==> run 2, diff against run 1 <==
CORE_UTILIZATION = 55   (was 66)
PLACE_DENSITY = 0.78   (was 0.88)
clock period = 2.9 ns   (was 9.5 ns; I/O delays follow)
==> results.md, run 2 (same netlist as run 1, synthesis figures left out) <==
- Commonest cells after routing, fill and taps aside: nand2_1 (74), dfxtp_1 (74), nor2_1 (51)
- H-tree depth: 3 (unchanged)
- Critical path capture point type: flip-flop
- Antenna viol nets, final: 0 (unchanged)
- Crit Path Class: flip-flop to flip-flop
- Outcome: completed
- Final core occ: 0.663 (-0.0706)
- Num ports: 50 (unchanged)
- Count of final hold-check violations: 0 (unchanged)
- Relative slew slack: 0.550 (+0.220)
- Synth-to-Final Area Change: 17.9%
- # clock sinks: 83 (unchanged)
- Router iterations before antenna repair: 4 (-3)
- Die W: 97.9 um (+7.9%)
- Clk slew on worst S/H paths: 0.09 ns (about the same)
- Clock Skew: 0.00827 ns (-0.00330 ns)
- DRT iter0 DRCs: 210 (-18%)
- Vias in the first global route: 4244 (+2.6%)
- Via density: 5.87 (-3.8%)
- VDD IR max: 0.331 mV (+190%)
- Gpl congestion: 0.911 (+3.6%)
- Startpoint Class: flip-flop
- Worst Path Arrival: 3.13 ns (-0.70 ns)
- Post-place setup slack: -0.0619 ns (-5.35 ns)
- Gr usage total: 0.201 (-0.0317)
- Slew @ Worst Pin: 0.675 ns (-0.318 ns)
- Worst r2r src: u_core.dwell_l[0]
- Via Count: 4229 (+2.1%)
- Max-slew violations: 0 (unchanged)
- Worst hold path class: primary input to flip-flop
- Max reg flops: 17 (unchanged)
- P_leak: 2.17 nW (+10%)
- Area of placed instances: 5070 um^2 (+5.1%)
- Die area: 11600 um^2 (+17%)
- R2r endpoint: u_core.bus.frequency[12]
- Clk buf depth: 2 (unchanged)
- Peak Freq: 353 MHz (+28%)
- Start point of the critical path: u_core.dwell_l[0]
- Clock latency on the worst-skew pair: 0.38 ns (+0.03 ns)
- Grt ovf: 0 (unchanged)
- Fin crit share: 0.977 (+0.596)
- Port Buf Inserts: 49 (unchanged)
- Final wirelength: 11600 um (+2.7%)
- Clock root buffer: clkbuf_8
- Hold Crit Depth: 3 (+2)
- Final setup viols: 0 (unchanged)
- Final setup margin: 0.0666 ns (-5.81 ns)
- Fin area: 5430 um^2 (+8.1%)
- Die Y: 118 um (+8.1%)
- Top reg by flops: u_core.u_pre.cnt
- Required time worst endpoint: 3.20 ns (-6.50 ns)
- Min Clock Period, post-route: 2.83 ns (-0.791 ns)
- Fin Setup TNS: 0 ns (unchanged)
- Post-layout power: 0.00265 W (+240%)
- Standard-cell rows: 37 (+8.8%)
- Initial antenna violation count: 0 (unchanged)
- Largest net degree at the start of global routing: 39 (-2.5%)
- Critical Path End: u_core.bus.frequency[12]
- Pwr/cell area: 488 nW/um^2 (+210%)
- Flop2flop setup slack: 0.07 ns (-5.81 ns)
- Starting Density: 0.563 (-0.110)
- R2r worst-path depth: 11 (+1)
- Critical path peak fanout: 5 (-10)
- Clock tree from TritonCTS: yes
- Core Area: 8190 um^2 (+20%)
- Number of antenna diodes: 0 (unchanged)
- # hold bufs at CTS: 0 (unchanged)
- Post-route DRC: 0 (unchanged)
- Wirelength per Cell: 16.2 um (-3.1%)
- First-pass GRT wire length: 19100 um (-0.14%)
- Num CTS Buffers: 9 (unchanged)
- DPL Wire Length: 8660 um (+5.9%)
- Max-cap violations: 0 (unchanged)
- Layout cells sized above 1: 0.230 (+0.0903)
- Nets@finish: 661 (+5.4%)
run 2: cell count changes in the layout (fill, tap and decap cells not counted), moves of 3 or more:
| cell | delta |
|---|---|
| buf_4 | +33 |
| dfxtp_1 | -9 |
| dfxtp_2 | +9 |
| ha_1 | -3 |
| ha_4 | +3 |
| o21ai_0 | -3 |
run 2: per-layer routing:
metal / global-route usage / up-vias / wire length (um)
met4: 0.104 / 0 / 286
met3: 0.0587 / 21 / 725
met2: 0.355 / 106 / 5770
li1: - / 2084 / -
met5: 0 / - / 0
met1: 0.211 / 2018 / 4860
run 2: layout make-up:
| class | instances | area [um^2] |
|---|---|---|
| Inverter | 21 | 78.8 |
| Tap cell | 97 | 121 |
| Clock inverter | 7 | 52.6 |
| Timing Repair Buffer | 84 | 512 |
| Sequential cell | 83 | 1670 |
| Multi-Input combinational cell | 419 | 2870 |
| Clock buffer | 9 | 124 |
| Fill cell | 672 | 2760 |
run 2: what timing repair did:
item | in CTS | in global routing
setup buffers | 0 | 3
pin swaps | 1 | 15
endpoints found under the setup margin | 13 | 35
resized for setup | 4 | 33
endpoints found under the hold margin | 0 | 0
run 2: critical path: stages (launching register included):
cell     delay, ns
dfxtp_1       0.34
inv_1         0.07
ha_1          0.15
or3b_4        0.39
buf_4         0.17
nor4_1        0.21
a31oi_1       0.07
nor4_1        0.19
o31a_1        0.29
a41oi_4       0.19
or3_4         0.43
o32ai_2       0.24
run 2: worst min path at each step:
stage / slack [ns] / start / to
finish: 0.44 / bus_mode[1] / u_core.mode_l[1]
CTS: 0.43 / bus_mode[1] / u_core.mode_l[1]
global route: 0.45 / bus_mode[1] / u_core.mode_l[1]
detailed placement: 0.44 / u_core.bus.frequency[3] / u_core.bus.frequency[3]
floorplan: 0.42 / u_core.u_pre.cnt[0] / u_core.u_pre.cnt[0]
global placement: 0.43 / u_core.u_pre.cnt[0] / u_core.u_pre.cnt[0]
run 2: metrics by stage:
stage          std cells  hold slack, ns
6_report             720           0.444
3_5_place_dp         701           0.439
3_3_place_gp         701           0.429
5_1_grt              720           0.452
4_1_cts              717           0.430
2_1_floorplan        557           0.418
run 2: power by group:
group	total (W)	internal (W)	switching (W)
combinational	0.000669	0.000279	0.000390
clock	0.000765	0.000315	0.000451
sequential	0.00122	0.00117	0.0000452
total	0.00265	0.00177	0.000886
===== src/rtl/gen_clk_pkg.sv =====
// gen_clk_pkg
// Shared constants and helpers for the gen_clk serial-clock divider.
//   CLK_IN_HZ_DEF : default system clock frequency (Hz)
//   SCL_HZ_DEF    : default divided clock frequency (Hz)
//   calc_half()   : clk_in cycles per clk_out half-period (truncating,
//                   so the divided clock is never slower than requested)
`timescale 1ns/1ps
package gen_clk_pkg;

    localparam int CLK_IN_HZ_DEF = 50_000_000;
    localparam int SCL_HZ_DEF    = 100_000;

    function automatic int calc_half(input int clk_hz, input int scl_hz);
        return clk_hz / (2 * scl_hz);
    endfunction

endpackage


===== src/rtl/gen_clk_rst_sync.sv =====
// gen_clk_rst_sync
// Two-flop reset synchroniser: assertion is asynchronous, release is
// aligned to clk_in so downstream flops never see a release near an edge.
// Ports:
//   clk_in     : system clock
//   resetN     : asynchronous active-low reset from the outside world
//   rst_n_sync : active-low reset, asserted async, deasserted 2 edges later
`timescale 1ns/1ps
module gen_clk_rst_sync (
    input  logic clk_in,
    input  logic resetN,
    output logic rst_n_sync
);

    logic [1:0] sync_reg;

    always_ff @(posedge clk_in or negedge resetN) begin
        if (!resetN) begin
            sync_reg <= 2'b00;
        end else begin
            sync_reg <= {sync_reg[0], 1'b1};
        end
    end

    assign rst_n_sync = sync_reg[1];

endmodule


===== src/rtl/gen_clk.sv =====
// gen_clk
// Divides clk_in down to a 50%-duty serial clock (SCL style) and produces
// single-cycle strobes at each divided-clock edge, so a bus master can run
// entirely on clk_in using the strobes as clock enables.
// Parameters:
//   CLK_IN_HZ : clk_in frequency in Hz
//   SCL_HZ    : requested clk_out frequency in Hz
// Ports:
//   clk_in       : system clock, all logic on its rising edge
//   resetN       : asynchronous active-low reset (release synchronised)
//   clk_out      : divided clock, period 2*HALF clk_in cycles
//   scl_posedge  : high in the first clk_in cycle with clk_out == 1
//   scl_negedge  : high in the first clk_in cycle with clk_out == 0
// Optional (macro GEN_CLK_MID_EN):
//   scl_high_mid : high for one cycle at the centre of each high level
//   scl_low_mid  : high for one cycle at the centre of each low level
`timescale 1ns/1ps
module gen_clk
    import gen_clk_pkg::*;
#(
    parameter int CLK_IN_HZ = CLK_IN_HZ_DEF,
    parameter int SCL_HZ    = SCL_HZ_DEF
) (
    input  logic clk_in,
    input  logic resetN,
    output logic clk_out,
    output logic scl_posedge,
    output logic scl_negedge
`ifdef GEN_CLK_MID_EN
    ,
    output logic scl_high_mid,
    output logic scl_low_mid
`endif
);

    localparam int HALF  = calc_half(CLK_IN_HZ, SCL_HZ);
    localparam int CNT_W = (HALF > 1) ? $clog2(HALF) : 1;
    localparam logic [CNT_W-1:0] CNT_MAX = CNT_W'(HALF - 1);

    if (HALF < 2) begin : g_bad_half
        $fatal(1, "gen_clk: HALF must be at least 2");
    end

    logic             rst_n_sync;
    logic [CNT_W-1:0] cnt_reg, cnt_next;
    logic             clk_reg, clk_next;
    logic             pos_reg, pos_next;
    logic             neg_reg, neg_next;
    logic             wrap;

    gen_clk_rst_sync u_rst_sync (
        .clk_in     (clk_in),
        .resetN     (resetN),
        .rst_n_sync (rst_n_sync)
    );

    always_comb begin
        wrap     = (cnt_reg == CNT_MAX);
        cnt_next = cnt_reg + 1'b1;
        clk_next = clk_reg;
        pos_next = 1'b0;
        neg_next = 1'b0;
        if (wrap) begin
            cnt_next = '0;
            clk_next = ~clk_reg;
            // Strobe direction follows the level being entered.
            pos_next = ~clk_reg;
            neg_next = clk_reg;
        end
    end

    always_ff @(posedge clk_in or negedge rst_n_sync) begin
        if (!rst_n_sync) begin
            cnt_reg <= '0;
            clk_reg <= 1'b0;
            pos_reg <= 1'b0;
            neg_reg <= 1'b0;
        end else begin
            cnt_reg <= cnt_next;
            clk_reg <= clk_next;
            pos_reg <= pos_next;
            neg_reg <= neg_next;
        end
    end

    assign clk_out     = clk_reg;
    assign scl_posedge = pos_reg;
    assign scl_negedge = neg_reg;

`ifdef GEN_CLK_MID_EN
    localparam logic [CNT_W-1:0] MID_CNT = CNT_W'(HALF / 2 - 1);

    logic high_mid_reg;
    logic low_mid_reg;

    // Decode on the next-state values so the registered strobe lines up with
    // the cycle in which the counter actually holds MID_CNT.
    always_ff @(posedge clk_in or negedge rst_n_sync) begin
        if (!rst_n_sync) begin
            high_mid_reg <= 1'b0;
            low_mid_reg  <= 1'b0;
        end else begin
            high_mid_reg <= (cnt_next == MID_CNT) &&  clk_next;
            low_mid_reg  <= (cnt_next == MID_CNT) && !clk_next;
        end
    end

    assign scl_high_mid = high_mid_reg;
    assign scl_low_mid  = low_mid_reg;
`endif

endmodule
## src/rtl/fetch_stage_pipelined.sv

```systemverilog
// Instruction fetch stage with IF/ID register: direct jumps resolved in fetch,
// decode stall, later-stage redirect/flush, halt detection and a saturating fetch counter.
module fetch_stage_pipelined #(
  parameter int                 ADDR_W       = 8,
  parameter int                 INSTR_W      = 8,
  parameter int                 JUMP_FIELD_W = 6,
  parameter logic [ADDR_W-1:0]  RESET_PC     = '0,
  parameter logic [INSTR_W-1:0] HALT_OPCODE  = {INSTR_W{1'b1}},
  parameter int                 COUNT_W      = 16
) (
  input  logic               clk,
  input  logic               reset,
  output logic [ADDR_W-1:0]  imem_addr,
  input  logic [INSTR_W-1:0] imem_rdata,
  input  logic               stall,
  input  logic               redirect_valid,
  input  logic [ADDR_W-1:0]  redirect_target,
  output logic               ifid_valid,
  output logic [INSTR_W-1:0] ifid_instr,
  output logic [ADDR_W-1:0]  ifid_pc,
  output logic               halted,
  output logic [COUNT_W-1:0] fetch_count
);

  typedef enum logic [1:0] {BOOT, RUN, HALTED} state_t;

  state_t             state_reg, state_next;
  logic [ADDR_W-1:0]  pc_reg, pc_next;
  logic               ifid_valid_reg, ifid_valid_next;
  logic [INSTR_W-1:0] ifid_instr_reg, ifid_instr_next;
  logic [ADDR_W-1:0]  ifid_pc_reg, ifid_pc_next;
  logic [COUNT_W-1:0] count_reg, count_next;

  logic [ADDR_W-1:0]  pc_plus1;
  logic [ADDR_W-1:0]  jump_target;
  logic               is_halt;
  logic               is_jump;

  assign pc_plus1    = pc_reg + ADDR_W'(1);
  // Jump keeps the upper bits of the sequential PC and replaces the low field.
  assign jump_target = {pc_plus1[ADDR_W-1:JUMP_FIELD_W], imem_rdata[JUMP_FIELD_W-1:0]};
  assign is_halt     = (imem_rdata == HALT_OPCODE);
  assign is_jump     = imem_rdata[INSTR_W-1];

  always_ff @(posedge clk or posedge reset) begin
    if (reset) begin
      state_reg      <= BOOT;
      pc_reg         <= RESET_PC;
      ifid_valid_reg <= 1'b0;
      ifid_instr_reg <= '0;
      ifid_pc_reg    <= '0;
      count_reg      <= '0;
    end else begin
      state_reg      <= state_next;
      pc_reg         <= pc_next;
      ifid_valid_reg <= ifid_valid_next;
      ifid_instr_reg <= ifid_instr_next;
      ifid_pc_reg    <= ifid_pc_next;
      count_reg      <= count_next;
    end
  end

  always_comb begin
    state_next      = state_reg;
    pc_next         = pc_reg;
    ifid_valid_next = ifid_valid_reg;
    ifid_instr_next = ifid_instr_reg;
    ifid_pc_next    = ifid_pc_reg;
    count_next      = count_reg;

    case (state_reg)
      BOOT: begin
        state_next = RUN;
        if (redirect_valid) pc_next = redirect_target;
      end
      RUN: begin
        if (redirect_valid) begin
          pc_next         = redirect_target;
          ifid_valid_next = 1'b0;
        end else if (!stall) begin
          ifid_instr_next = imem_rdata;
          ifid_pc_next    = pc_reg;
          ifid_valid_next = 1'b1;
          count_next      = (count_reg == '1) ? count_reg : count_reg + COUNT_W'(1);
          // Halt wins over the jump flag; PC stays on the halt instruction.
          if (is_halt)      state_next = HALTED;
          else if (is_jump) pc_next    = jump_target;
          else              pc_next    = pc_plus1;
        end
      end
      HALTED: begin
        if (redirect_valid) begin
          state_next      = RUN;
          pc_next         = redirect_target;
          ifid_valid_next = 1'b0;
        end else if (!stall) begin
          ifid_valid_next = 1'b0;
        end
      end
      default: state_next = BOOT;
    endcase
  end

  assign imem_addr   = pc_reg;
  assign ifid_valid  = ifid_valid_reg;
  assign ifid_instr  = ifid_instr_reg;
  assign ifid_pc     = ifid_pc_reg;
  assign fetch_count = count_reg;
  assign halted      = (state_reg == HALTED);

endmodule
```

## config.mk

```make
export PLATFORM = sky130hd
export DESIGN_NAME = fetch_stage_pipelined
export DESIGN_NICKNAME = d
export VERILOG_FILES = /design/src/rtl/fetch_stage_pipelined.sv
export SDC_FILE = /design/constraint.sdc
export NUM_CORES = 1
export LEC_CHECK = 0
export ABC_AREA = 1
export CORE_MARGIN = 8
export CORE_UTILIZATION = 40
export CTS_CLUSTER_SIZE = 16
export DETAILED_ROUTE_END_ITERATION = 8
export GPL_TIMING_DRIVEN = 0
export PLACE_DENSITY = 0.77
export SLEW_MARGIN = 20
export SYNTH_ARGS = -nofsm -noshare
export SYNTH_HDL_FRONTEND = slang
export SYNTH_SLANG_ARGS = --single-unit
```

## constraint.sdc

```tcl
create_clock -name clk -period 4.45 [get_ports clk]
set_input_delay 1.1125 -clock clk [delete_from_list [all_inputs] [get_ports clk]]
set_output_delay 1.1125 -clock clk [all_outputs]
set_load 0.02 [all_outputs]
```

==> results.md <==
- Vias per inst: 4.82
- Clock sink total: between 40 and 50
- Height of the die: around 94 um
- Power Internal: about 0.77 mW
- Crit. End Element: primary output
- P_sw: 0.419 mW
- Die area: 8780 um^2
- Post-synth EDFFs: 0
- Final Skew: between 0.01 and 0.015 ns
- Max cap viols: 0
- Critical path fanouts, max: 6
- Max_slew headroom: 0.734
- PnR Total Power: 1.19 mW
- Yosys reg bits: 43
- Synth top area share: 0.446
- CTS max path bufs: 2
- Routed wire length: 6000 um
- Pin count of the biggest net entering global routing: 31
- Root Buffer: clkbuf_8
- Core Area: roughly 5900 um^2
- CTS-repair resized insts: 0
- Gr ovfl total: 0
- Worst Path Required: 3.34 ns
- Outcome: finished, final reports clean
- Layout area overhead: 34.0%
- Routing usage on met3: 0.0496
- Startpoint types: flip-flop
- Critical path arrival: ~1.6 ns
- Cells on worst reg2reg path: 9
- Max reg flops: 16
- Number of buffers created by CTS: 5
- RD Place Congestion: 0.831
- Met1 Resource Use GR: 0.156
- Nets@finish: a little over 400
- Initial DRC count: 71
- Drt first pass iters: 4
- Setup TNS: 0 ns
- Simple-Gate Fraction of Synth Area: 0.378
- Maximum vdd ir drop: 0.208 mV
- Post-Synthesis Cell Area: 2410 um^2
- Most common cell after layout, fill and taps aside: nand2_1
- Hold Path Cell Cnt: 2
- Clock slew at reported path FFs: 0.08 ns
- CTS tree: done
- Period utilisation layout: 0.603
- Clock Power Share: 0.221
- Cell variety after synth: 30
- Starting Density: 0.410
- Syn Nets: 343
- Synthesized-area fraction occupied by adder cells: 0.0104
- Initial antenna violation count: 0
- Final setup fails: 0
- Gr busiest metal: met2
- Pins Over Slew Limit: 0
- Commonest cells after routing, fill and taps aside: 126 x nand2_1, 61 x clkdlybuf4s50_1, 43 x dfrtp_1
- Post-Synth XOR/XNOR Area: 0.0327
- Main combinational cell family by area after synthesis: simple AND/OR/NAND/NOR gates
- First-pass GRT wire length: 10100 um
- DRC: 0
- Hold Crit Class: reg2reg
- Share of cells above drive strength 1: 0.0742
- Sequential Power Share: 0.441
- Yosys top cell by area: dfrtp_1
- Number of setup buffers added after CTS: 0
- PD cells: 367 nW/um^2
- Port Buffers: 61
- Fmax: 373 MHz
- Post-synth ARST share: 1.00
- Synthesis warning total: 0
- Largest cells by area after synthesis: dfrtp_1 45%, nand2_1 20%, nand3_1 6.0%
- Antenna Nets Post-Route: 0
- Met2 GRT Util: 0.253
- Least-Margin Pin Slew: ~0.4 ns
- Gr usage total: 0.143
- Vias in the first global route: roughly 2200
- Logic pwr share: 0.338
- Avg Synthesized Cell Area: between 7 and 8 um^2
- Crit path time final: 2.68 ns
- Post-synthesis mux area share: 0
- Final Hold Violating Endpoints: 0
- Die Wd: 93.7 um
- Latest clock arrival within the worst-skew pair: 0.30 ns
- Vias: 2247
- Hold_buf cts: 0
- Register area share after synthesis: 0.446
- Switching Share: 0.353
- CTS HTree Levels: 2
- Ports: 62
- Number of rows in the core area: 28
- Compound-Gate Fraction of Synth Area: 0.0638
- Leak: 1.53 nW
- CP Class: reg2out
- # diodes: 0
- Hpwl dp: 4750 um
- Unrepaired setup endpoints after global routing: false
- Most common flop cell mapped by yosys: dfrtp_1
- WL/cell: 12.9 um
- Gate Count Post-Synth: 321
-- power by group through the flow --
stage | Combinational [mW] | Clock [mW] | Sequential (mW)
after floorplan | 0.146 | 0 | 0.595
after global placement | 0.399 | 0 | 0.527
after detailed placement | 0.408 | 0 | 0.530
after CTS | 0.408 | 0.273 | 0.523
after global routing | 0.441 | 0.288 | 0.534
final | 0.401 | 0.262 | 0.523
-- kinds of logic (layout without fill, tap and decap cells) --
family / after synthesis / after routing
AO/OA/AOI/OAI: 30 / 30
AND/OR/NAND/NOR: 200 / 200
XOR/XNOR: 9 / 9
flip-flops: 43 / 43
adder cells (fa/ha/maj): 2 / 2
buffers and inverters: 37 / 107
-- metrics by stage --
stage	utilization	setup WS, ns	area [um^2]	cells	hold WS [ns]
CTS	0.549	1.75	3230	466	0.478
global placement	0.530	1.46	3120	457	0.458
floorplan	-	2.33	2410	321	0.574
finish	0.549	1.77	3230	466	0.476
detailed placement	0.533	1.72	3140	458	0.458
global route	0.549	1.68	3230	466	0.516
-- layout make-up --
class | count | area (um^2)
clock inverters | 1 | 8.76
inverters | 30 | 115
well taps | 75 | 93.8
fillers | 558 | 2650
clock buffers | 7 | 86.3
multi-input cells | 241 | 1170
repair buffers | 62 | 631
plain buffers | 7 | 52.6
flip-flops and latches | 43 | 1080
-- worst paths after layout --
| kind | to | startpoint | slack, ns |
|---|---|---|---|
| worst max-delay path | halted | state_reg[0] | 1.77 |
| worst min-delay path | ifid_pc[5] | ifid_pc[5] | 0.48 |
| worst max register to register | fetch_count[13] | fetch_count[0] | 2.78 |
| worst min register to register | ifid_pc[5] | ifid_pc[5] | 0.48 |
| max in group asynchronous | fetch_count[14] | reset | 2.92 |
| min in group asynchronous | fetch_count[1] | reset | 1.07 |
-- Yosys cell counts, types with 2 or more instances --
library cell and n:
o21ai_0 22, nor2_1 23, clkbuf_1 3, dfrtp_1 43, nand3_1 29, nand2_1 126
buf_6 3, and2_1 2, inv_1 28, nand4_1 5, a21oi_1 5, ha_1 2
or2_2 6, xnor2_1 8
-- layer usage --
metal	up-vias	wire length (um)
li1	1153	-
met1	1030	2490
met2	57	3020
met3	7	431
met4	0	59
met5	-	0
-- worst max-delay path: stages, from the launching register on --
cell and delay (ns):
dfrtp_1 0.47, nor2_1 0.18, clkdlybuf4s50_1 0.63
Note: power is estimated with default switching activity, not from simulation.
`src/rtl/ppu_fb_writer.sv`:
```
// ppu_fb_writer: packs PPU pixels four-per-byte into framebuffer writes
// through a small FIFO towards the framebuffer RAM.
// Optional build macro PPU_FB_PALETTE_EN: map pixel indices through BGP before
// packing. When it is undefined, the raw 2-bit index is stored and BGP is unused.
module ppu_fb_writer #(
  parameter int unsigned FIFO_DEPTH = 8,
  parameter logic [12:0] FB_BASE    = 13'h0000
) (
  input  logic        clk,
  input  logic        rst,
  input  logic [1:0]  PX_IN,
  input  logic        PX_valid,
  input  logic [1:0]  PPU_MODE,
  input  logic [7:0]  BGP,
  output logic        FB_WE,
  output logic [12:0] FB_ADDR,
  output logic [7:0]  FB_DATA,
  input  logic        FB_READY,
  output logic        FRAME_DONE,
  output logic        OVERFLOW
);

  localparam int unsigned AW = (FIFO_DEPTH > 1) ? $clog2(FIFO_DEPTH) : 1;
  localparam logic [AW:0] FULL_COUNT = (AW+1)'(FIFO_DEPTH);

  localparam logic [1:0] MODE_HBLANK = 2'd0;
  localparam logic [1:0] MODE_VBLANK = 2'd1;
  localparam logic [1:0] MODE_SCAN   = 2'd2;
  localparam logic [1:0] MODE_DRAW   = 2'd3;

  localparam logic [7:0] X_END  = 8'd160;
  localparam logic [7:0] Y_LAST = 8'd143;

  logic [7:0]    x;
  logic [7:0]    y;
  logic [7:0]    pack;
  logic [7:0]    pack_nxt;
  logic [1:0]    prev_mode;
  logic [1:0]    shade;
  logic          accept;
  logic          line_evt;
  logic          frame_evt;
  logic          push;
  logic          do_push;
  logic          pop;
  logic          full;
  logic [12:0]   line_off;
  logic [12:0]   push_addr;
  logic [7:0]    push_data;
  logic [20:0]   mem [FIFO_DEPTH];
  logic [AW-1:0] wr_ptr;
  logic [AW-1:0] rd_ptr;
  logic [AW:0]   count;
  logic          frame_done;
  logic          overflow;

`ifdef PPU_FB_PALETTE_EN
  // Palette lookup: index i selects BGP[2i+1:2i]
  always_comb begin
    shade = BGP[1:0];
    case (PX_IN)
      2'd0: shade = BGP[1:0];
      2'd1: shade = BGP[3:2];
      2'd2: shade = BGP[5:4];
      2'd3: shade = BGP[7:6];
      default: shade = BGP[1:0];
    endcase
  end
`else
  logic unused_bgp;
  assign unused_bgp = ^BGP;

  // Raw index is stored unchanged
  always_comb begin
    shade = PX_IN;
  end
`endif

  // Insert the new shade into its slot; slot 0 starts a fresh, zero-padded byte
  always_comb begin
    pack_nxt = (x[1:0] == 2'd0) ? '0 : pack;
    case (x[1:0])
      2'd0: pack_nxt[7:6] = shade;
      2'd1: pack_nxt[5:4] = shade;
      2'd2: pack_nxt[3:2] = shade;
      2'd3: pack_nxt[1:0] = shade;
      default: pack_nxt = pack;
    endcase
  end

  // Pixel acceptance, mode events and FIFO push/pop decisions
  always_comb begin
    accept    = PX_valid && (PPU_MODE == MODE_DRAW) && (x != X_END);
    line_evt  = (prev_mode == MODE_HBLANK) && (PPU_MODE == MODE_SCAN);
    frame_evt = (PPU_MODE == MODE_VBLANK) && (prev_mode != MODE_VBLANK);
    // A flush coinciding with a completing pixel yields the single completed byte
    push      = (accept && (x[1:0] == 2'd3)) ||
                ((line_evt || frame_evt) && (accept || (x[1:0] != 2'd0)));
    push_data = accept ? pack_nxt : pack;
    line_off  = {y, 5'b0} + {2'b0, y, 3'b0};
    push_addr = FB_BASE + line_off + {7'b0, x[7:2]};
    pop       = (count != '0) && FB_READY;
    full      = (count == FULL_COUNT);
    do_push   = push && (!full || pop);
  end

  // Pixel position, pack register, mode history and frame pulse
  always_ff @(posedge clk) begin
    if (!rst) begin
      x          <= '0;
      y          <= '0;
      pack       <= '0;
      prev_mode  <= PPU_MODE;
      frame_done <= 1'b0;
    end else begin
      prev_mode  <= PPU_MODE;
      frame_done <= frame_evt;
      if (accept) pack <= pack_nxt;
      if (frame_evt) begin
        x <= '0;
        y <= '0;
      end else if (line_evt) begin
        x <= '0;
        y <= (y == Y_LAST) ? '0 : y + 8'd1;
      end else if (accept) begin
        x <= x + 8'd1;
      end
    end
  end

  // FIFO pointers, occupancy and sticky overflow
  always_ff @(posedge clk) begin
    if (!rst) begin
      wr_ptr   <= '0;
      rd_ptr   <= '0;
      count    <= '0;
      overflow <= 1'b0;
    end else begin
      if (do_push) wr_ptr <= wr_ptr + 1'b1;
      if (pop) rd_ptr <= rd_ptr + 1'b1;
      if (push && full && !pop) overflow <= 1'b1;
      case ({do_push, pop})
        2'b10:   count <= count + 1'b1;
        2'b01:   count <= count - 1'b1;
        default: count <= count;
      endcase
    end
  end

  // FIFO storage: {address, packed byte}
  always_ff @(posedge clk) begin
    if (do_push) mem[wr_ptr] <= {push_addr, push_data};
  end

  // Head of FIFO drives the RAM port; zero when idle
  always_comb begin
    FB_WE      = (count != '0);
    FB_ADDR    = FB_WE ? mem[rd_ptr][20:8] : '0;
    FB_DATA    = FB_WE ? mem[rd_ptr][7:0] : '0;
    FRAME_DONE = frame_done;
    OVERFLOW   = overflow;
  end

endmodule

```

Requirement: Start at the first line of the entries above. Set down each line exactly through the one with "results.md, run 2", and stop there.

Output for this exercise:
==> run 2, diff against run 1 <==
CORE_UTILIZATION = 55   (was 66)
PLACE_DENSITY = 0.78   (was 0.88)
clock period = 2.9 ns   (was 9.5 ns; I/O delays follow)
==> results.md, run 2 (same netlist as run 1, synthesis figures left out) <==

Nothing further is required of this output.